**Work request**
Give again, word for word, every line below from the one that has "slew_headroom_pct 65.1 \" through the one that has "core_region_area_um2 8720 \", both included, and no others.

**Data provided**
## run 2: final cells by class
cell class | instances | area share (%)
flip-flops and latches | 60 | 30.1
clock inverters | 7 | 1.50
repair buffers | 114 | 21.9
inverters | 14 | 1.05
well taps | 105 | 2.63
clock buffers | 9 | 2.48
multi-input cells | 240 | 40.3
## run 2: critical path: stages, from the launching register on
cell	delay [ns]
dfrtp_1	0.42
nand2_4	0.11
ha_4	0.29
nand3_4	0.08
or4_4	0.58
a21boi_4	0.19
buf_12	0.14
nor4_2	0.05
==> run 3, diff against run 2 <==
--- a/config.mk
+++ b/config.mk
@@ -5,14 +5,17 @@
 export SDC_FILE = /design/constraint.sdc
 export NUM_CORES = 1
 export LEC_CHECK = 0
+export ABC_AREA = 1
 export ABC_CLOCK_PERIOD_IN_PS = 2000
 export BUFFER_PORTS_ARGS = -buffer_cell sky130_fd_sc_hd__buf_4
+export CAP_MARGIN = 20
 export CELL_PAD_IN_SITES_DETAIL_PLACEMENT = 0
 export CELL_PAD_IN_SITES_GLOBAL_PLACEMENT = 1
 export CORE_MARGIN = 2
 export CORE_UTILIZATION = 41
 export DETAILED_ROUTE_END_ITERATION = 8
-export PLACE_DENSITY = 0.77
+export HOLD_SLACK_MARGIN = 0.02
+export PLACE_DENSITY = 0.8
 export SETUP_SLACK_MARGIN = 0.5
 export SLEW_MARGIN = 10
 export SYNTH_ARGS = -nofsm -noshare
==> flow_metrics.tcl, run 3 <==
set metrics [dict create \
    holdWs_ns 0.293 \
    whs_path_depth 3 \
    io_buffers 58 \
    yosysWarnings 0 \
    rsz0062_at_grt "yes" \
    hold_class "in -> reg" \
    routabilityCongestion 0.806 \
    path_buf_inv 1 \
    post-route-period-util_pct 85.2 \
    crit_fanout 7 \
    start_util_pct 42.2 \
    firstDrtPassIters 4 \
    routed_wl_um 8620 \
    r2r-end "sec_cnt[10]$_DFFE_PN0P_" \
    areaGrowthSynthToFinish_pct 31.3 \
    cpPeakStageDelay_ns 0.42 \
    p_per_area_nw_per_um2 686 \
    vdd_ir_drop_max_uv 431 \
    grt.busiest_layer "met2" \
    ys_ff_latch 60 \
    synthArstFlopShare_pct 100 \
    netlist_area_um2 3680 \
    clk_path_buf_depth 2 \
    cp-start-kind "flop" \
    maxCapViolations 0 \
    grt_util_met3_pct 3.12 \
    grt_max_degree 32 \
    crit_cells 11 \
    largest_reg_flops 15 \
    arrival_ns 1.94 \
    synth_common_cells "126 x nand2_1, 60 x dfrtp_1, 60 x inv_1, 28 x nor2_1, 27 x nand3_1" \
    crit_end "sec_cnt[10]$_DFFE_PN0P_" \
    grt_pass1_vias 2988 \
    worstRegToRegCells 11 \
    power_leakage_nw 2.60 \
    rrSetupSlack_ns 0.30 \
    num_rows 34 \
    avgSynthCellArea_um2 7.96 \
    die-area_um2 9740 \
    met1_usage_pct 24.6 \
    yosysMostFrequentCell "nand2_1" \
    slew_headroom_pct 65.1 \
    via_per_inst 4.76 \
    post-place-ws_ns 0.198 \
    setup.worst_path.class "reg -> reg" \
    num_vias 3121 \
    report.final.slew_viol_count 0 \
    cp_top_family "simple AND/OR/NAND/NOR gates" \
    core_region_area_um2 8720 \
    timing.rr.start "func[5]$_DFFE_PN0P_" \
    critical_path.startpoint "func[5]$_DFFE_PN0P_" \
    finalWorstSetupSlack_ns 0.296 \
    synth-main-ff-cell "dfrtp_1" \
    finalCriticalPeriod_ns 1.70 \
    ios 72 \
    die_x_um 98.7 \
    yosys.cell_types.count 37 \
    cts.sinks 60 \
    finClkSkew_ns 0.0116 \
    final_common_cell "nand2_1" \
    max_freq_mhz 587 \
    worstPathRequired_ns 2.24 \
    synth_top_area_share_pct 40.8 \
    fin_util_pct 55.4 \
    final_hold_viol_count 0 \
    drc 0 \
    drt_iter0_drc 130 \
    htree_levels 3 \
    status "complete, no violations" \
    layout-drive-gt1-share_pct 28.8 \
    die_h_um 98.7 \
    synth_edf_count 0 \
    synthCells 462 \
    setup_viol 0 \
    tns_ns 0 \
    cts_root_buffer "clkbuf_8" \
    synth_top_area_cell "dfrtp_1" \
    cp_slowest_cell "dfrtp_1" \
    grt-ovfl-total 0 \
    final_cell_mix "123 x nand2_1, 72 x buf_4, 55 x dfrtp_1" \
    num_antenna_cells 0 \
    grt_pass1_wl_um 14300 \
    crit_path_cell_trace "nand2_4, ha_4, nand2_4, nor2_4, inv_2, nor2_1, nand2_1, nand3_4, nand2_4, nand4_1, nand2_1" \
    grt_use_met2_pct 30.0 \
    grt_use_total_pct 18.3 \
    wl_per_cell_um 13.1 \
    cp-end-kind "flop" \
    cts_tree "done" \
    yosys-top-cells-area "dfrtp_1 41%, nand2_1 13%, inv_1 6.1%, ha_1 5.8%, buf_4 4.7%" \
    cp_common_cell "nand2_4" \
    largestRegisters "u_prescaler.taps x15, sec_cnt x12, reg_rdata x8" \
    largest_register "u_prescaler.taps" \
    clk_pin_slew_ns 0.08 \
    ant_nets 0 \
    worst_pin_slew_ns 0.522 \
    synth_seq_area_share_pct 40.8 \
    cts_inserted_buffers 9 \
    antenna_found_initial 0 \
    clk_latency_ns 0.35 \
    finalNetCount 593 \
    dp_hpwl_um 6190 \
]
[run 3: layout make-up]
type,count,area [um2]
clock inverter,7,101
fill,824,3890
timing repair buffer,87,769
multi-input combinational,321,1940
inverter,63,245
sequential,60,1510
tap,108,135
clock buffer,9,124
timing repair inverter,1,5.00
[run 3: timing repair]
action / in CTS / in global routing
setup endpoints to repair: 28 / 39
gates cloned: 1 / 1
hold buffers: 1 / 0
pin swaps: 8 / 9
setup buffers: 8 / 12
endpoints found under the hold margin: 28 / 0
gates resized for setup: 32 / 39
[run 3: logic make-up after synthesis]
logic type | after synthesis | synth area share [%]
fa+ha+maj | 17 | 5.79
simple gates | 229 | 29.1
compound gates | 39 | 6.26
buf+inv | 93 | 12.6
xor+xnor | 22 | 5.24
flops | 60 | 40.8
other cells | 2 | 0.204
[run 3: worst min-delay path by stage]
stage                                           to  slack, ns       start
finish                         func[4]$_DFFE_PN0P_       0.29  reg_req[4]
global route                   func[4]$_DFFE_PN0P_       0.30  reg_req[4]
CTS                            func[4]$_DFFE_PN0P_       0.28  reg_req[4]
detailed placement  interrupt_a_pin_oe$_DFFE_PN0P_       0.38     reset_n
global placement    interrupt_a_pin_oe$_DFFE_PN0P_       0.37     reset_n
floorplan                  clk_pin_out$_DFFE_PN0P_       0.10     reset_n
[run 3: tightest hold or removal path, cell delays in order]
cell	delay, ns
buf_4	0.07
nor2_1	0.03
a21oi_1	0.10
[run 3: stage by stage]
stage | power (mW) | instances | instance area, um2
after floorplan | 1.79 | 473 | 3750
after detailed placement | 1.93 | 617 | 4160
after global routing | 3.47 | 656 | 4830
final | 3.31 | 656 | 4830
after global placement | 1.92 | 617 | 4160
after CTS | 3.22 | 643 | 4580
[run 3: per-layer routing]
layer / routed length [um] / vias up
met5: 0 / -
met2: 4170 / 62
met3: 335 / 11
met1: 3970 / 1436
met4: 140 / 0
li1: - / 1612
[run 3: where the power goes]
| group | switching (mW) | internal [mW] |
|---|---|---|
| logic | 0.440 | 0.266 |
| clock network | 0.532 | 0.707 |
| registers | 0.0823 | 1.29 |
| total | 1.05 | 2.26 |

**Answer**
    slew_headroom_pct 65.1 \
    via_per_inst 4.76 \
    post-place-ws_ns 0.198 \
    setup.worst_path.class "reg -> reg" \
    num_vias 3121 \
    report.final.slew_viol_count 0 \
    cp_top_family "simple AND/OR/NAND/NOR gates" \
    core_region_area_um2 8720 \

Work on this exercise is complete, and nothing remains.